PROMPT:
All lines up to and including the one that contains "export CORE_UTILIZATION = 19" are to be transcribed exactly, starting from the first line of the records.

** Opening EXERCISE MATERIALS block **

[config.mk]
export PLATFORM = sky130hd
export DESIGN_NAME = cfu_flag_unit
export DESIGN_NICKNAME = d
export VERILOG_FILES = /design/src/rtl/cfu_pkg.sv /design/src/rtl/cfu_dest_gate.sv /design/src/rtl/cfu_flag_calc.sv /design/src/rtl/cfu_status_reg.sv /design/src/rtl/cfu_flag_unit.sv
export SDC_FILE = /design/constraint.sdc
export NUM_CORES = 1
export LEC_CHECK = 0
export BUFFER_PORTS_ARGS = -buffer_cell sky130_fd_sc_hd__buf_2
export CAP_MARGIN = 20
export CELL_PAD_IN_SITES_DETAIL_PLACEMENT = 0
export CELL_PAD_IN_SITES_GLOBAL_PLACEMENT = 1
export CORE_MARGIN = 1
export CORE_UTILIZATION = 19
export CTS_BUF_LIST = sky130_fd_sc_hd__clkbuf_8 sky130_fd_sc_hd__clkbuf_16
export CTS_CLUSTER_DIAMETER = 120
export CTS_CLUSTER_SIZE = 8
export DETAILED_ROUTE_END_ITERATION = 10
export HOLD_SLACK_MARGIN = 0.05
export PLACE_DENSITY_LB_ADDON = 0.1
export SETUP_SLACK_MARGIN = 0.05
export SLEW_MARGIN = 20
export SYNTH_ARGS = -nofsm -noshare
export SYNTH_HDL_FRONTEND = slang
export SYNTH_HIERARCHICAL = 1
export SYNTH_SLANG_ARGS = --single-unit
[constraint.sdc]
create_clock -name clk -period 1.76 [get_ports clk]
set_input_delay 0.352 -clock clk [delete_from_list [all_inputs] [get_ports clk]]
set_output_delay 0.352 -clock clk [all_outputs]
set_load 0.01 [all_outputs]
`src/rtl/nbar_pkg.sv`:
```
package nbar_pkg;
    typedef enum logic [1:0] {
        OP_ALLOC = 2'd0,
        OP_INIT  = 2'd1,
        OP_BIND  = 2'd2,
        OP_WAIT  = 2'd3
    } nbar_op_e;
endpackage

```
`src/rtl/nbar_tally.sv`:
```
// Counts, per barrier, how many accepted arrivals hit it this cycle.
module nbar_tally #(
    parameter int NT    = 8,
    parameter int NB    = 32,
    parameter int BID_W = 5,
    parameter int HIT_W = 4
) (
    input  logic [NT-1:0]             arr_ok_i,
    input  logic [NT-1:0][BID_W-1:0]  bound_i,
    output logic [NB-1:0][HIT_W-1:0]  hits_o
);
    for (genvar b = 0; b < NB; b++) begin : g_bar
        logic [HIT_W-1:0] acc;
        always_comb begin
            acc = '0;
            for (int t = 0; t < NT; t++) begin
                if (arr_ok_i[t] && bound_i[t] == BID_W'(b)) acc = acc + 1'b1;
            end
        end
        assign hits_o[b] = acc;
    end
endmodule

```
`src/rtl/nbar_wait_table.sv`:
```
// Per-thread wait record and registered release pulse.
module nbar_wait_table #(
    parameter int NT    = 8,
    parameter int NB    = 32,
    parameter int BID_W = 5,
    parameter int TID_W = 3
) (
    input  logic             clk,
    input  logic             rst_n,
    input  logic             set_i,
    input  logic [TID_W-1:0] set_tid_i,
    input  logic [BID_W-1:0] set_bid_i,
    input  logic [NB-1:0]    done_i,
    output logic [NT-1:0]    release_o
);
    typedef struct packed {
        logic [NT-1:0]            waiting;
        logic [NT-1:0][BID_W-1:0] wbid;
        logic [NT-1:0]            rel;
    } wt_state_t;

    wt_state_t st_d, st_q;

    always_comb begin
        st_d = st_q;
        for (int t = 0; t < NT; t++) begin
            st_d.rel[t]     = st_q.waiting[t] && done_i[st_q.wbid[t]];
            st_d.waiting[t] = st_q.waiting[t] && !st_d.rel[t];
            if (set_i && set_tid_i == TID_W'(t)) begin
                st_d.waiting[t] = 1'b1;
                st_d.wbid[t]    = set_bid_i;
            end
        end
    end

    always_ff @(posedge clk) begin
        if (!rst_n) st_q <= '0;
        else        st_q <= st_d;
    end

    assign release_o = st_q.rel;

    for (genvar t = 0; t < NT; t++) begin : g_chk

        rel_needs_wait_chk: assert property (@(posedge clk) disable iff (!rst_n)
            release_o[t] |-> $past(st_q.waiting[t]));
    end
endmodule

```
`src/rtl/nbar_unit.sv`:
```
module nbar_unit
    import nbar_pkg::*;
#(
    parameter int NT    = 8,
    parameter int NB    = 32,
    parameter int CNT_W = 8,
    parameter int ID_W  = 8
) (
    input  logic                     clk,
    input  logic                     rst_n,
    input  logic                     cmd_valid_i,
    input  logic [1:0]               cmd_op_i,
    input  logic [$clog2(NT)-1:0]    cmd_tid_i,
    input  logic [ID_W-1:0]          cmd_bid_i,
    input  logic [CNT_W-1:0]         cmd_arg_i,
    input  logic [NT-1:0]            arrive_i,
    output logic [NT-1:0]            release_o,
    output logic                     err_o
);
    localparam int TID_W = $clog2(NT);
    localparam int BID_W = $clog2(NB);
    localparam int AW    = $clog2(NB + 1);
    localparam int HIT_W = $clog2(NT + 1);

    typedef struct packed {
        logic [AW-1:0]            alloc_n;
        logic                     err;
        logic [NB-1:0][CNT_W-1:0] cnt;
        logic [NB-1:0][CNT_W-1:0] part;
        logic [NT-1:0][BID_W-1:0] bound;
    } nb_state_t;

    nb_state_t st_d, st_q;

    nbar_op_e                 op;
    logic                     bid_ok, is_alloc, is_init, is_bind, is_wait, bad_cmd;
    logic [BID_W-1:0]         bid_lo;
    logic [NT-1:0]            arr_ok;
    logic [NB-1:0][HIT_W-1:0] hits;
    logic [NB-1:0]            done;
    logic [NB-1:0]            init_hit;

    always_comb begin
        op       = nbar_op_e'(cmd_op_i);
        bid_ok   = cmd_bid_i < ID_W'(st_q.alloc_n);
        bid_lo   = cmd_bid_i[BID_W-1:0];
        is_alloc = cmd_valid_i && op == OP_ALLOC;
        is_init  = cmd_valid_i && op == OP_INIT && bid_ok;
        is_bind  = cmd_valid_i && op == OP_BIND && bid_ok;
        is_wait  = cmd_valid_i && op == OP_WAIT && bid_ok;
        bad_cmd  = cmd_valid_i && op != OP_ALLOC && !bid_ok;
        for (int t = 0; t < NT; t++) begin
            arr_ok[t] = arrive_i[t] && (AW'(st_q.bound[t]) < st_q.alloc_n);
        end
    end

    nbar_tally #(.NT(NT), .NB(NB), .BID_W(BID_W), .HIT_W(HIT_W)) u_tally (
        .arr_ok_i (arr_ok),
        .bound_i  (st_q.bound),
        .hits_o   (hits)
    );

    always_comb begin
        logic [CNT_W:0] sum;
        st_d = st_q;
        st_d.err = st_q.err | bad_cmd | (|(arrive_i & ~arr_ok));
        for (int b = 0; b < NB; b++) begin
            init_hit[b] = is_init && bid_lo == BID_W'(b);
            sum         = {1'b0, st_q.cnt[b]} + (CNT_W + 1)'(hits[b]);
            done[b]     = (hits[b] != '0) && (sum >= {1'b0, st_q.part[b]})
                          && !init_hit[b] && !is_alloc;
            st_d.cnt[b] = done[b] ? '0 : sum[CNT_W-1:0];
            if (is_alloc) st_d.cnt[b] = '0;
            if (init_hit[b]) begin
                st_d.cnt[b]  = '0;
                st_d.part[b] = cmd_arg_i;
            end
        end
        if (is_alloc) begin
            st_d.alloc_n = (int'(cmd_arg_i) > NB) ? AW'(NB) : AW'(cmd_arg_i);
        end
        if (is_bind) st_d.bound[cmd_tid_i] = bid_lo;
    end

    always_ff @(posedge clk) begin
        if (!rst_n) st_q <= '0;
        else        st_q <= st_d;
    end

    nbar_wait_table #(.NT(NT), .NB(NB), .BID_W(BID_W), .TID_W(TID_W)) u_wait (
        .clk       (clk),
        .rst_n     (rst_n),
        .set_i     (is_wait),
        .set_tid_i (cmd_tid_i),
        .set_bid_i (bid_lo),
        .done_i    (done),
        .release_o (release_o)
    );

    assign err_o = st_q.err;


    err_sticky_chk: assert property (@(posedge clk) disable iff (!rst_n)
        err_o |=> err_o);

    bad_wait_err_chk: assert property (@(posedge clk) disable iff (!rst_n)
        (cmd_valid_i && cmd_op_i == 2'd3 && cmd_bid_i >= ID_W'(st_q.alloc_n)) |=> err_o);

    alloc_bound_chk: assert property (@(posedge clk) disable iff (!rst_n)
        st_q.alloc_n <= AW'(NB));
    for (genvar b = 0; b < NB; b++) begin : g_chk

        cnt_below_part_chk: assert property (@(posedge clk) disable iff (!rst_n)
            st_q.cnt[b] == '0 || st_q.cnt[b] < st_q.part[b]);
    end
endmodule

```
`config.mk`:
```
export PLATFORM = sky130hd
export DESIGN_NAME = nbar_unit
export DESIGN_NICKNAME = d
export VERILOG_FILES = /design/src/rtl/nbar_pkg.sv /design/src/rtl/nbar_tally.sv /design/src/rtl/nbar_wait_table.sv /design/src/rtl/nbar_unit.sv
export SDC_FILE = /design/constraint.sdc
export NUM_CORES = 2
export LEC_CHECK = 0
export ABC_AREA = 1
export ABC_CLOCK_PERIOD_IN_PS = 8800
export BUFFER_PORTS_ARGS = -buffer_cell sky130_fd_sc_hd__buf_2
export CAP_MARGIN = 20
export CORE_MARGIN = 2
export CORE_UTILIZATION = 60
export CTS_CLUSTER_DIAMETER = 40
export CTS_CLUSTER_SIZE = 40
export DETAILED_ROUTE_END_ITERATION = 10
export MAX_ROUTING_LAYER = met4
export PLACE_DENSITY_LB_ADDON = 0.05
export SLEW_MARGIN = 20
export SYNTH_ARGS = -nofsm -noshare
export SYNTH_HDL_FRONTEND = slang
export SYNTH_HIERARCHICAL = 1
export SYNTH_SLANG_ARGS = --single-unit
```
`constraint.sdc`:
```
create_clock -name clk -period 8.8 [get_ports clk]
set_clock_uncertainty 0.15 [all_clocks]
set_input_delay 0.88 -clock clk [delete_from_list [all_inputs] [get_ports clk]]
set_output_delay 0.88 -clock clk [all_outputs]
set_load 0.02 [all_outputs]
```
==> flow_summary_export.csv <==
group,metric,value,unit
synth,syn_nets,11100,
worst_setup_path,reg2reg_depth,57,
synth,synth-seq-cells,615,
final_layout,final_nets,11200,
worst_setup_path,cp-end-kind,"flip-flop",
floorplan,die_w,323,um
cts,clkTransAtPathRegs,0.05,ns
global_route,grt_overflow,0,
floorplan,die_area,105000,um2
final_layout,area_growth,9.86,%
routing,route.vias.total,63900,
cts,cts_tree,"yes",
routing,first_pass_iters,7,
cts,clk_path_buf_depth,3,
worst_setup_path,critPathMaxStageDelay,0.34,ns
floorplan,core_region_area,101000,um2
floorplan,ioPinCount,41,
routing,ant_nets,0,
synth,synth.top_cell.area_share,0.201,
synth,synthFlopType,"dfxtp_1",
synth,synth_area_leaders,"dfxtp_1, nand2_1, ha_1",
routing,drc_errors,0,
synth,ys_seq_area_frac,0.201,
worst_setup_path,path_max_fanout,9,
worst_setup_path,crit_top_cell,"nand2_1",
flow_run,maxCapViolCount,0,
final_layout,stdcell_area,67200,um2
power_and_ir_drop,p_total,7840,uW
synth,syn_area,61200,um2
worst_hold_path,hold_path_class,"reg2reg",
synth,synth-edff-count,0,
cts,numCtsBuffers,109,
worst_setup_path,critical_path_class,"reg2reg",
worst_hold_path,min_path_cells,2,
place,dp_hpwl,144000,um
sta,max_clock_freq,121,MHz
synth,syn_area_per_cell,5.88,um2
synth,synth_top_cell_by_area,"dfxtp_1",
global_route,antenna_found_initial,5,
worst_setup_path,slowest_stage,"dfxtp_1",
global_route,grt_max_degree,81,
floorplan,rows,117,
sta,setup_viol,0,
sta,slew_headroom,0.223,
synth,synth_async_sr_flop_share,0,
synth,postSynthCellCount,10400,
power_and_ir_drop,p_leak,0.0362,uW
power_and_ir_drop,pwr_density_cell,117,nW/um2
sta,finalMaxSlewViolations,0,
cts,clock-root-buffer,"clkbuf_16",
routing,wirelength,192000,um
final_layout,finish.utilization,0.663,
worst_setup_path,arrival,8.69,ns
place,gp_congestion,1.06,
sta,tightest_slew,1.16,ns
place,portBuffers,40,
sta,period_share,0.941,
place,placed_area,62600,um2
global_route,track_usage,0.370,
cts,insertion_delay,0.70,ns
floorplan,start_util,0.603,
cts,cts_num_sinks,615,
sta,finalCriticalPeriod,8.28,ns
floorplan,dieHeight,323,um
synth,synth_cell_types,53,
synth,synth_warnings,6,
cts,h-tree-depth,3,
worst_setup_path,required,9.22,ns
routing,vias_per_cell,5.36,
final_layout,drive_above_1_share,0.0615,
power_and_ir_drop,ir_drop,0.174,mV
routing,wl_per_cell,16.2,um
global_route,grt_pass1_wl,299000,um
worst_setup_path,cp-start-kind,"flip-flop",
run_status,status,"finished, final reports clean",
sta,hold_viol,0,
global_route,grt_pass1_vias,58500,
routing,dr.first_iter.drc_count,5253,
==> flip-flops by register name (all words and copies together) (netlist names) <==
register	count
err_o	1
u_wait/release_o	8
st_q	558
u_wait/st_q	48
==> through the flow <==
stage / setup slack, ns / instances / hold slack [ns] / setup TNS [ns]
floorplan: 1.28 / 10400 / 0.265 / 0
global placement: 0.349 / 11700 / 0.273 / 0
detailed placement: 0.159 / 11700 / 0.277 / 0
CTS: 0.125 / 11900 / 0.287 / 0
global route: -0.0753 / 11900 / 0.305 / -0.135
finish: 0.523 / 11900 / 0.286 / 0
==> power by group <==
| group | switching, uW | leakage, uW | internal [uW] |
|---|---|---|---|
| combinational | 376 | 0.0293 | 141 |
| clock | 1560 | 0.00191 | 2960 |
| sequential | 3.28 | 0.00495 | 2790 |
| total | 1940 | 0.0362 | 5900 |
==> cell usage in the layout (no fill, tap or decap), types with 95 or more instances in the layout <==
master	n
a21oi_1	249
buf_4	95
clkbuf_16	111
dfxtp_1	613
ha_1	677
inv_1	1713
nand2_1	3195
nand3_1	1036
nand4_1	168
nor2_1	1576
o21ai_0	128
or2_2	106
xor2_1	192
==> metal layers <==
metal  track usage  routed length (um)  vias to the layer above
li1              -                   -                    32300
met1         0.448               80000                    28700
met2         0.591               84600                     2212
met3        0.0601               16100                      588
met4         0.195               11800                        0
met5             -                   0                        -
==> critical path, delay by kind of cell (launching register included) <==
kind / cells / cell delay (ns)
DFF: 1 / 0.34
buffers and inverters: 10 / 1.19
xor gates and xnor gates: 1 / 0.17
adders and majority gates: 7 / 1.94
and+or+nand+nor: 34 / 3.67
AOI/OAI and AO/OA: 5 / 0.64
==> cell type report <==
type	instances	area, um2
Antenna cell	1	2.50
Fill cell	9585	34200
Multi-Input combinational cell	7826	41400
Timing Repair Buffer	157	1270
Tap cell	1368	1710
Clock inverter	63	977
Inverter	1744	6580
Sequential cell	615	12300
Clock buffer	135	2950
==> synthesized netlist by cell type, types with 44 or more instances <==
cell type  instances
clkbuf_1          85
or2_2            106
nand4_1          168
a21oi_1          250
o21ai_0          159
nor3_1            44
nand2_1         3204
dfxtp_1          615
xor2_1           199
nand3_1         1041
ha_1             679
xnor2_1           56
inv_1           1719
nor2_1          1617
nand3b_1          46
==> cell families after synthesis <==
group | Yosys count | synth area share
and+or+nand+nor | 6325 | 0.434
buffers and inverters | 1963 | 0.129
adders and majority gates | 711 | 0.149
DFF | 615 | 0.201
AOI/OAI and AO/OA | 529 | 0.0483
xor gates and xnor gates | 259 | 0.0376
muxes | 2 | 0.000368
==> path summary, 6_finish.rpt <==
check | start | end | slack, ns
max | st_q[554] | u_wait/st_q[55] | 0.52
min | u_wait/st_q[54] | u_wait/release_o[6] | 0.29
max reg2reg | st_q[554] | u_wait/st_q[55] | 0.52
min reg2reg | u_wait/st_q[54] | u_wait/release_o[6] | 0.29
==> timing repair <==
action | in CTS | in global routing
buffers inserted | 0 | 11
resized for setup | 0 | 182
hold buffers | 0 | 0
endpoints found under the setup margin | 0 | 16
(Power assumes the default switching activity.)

** Closing EXERCISE MATERIALS block **

ANSWER TO THE PROBLEM:
[config.mk]
export PLATFORM = sky130hd
export DESIGN_NAME = cfu_flag_unit
export DESIGN_NICKNAME = d
export VERILOG_FILES = /design/src/rtl/cfu_pkg.sv /design/src/rtl/cfu_dest_gate.sv /design/src/rtl/cfu_flag_calc.sv /design/src/rtl/cfu_status_reg.sv /design/src/rtl/cfu_flag_unit.sv
export SDC_FILE = /design/constraint.sdc
export NUM_CORES = 1
export LEC_CHECK = 0
export BUFFER_PORTS_ARGS = -buffer_cell sky130_fd_sc_hd__buf_2
export CAP_MARGIN = 20
export CELL_PAD_IN_SITES_DETAIL_PLACEMENT = 0
export CELL_PAD_IN_SITES_GLOBAL_PLACEMENT = 1
export CORE_MARGIN = 1
export CORE_UTILIZATION = 19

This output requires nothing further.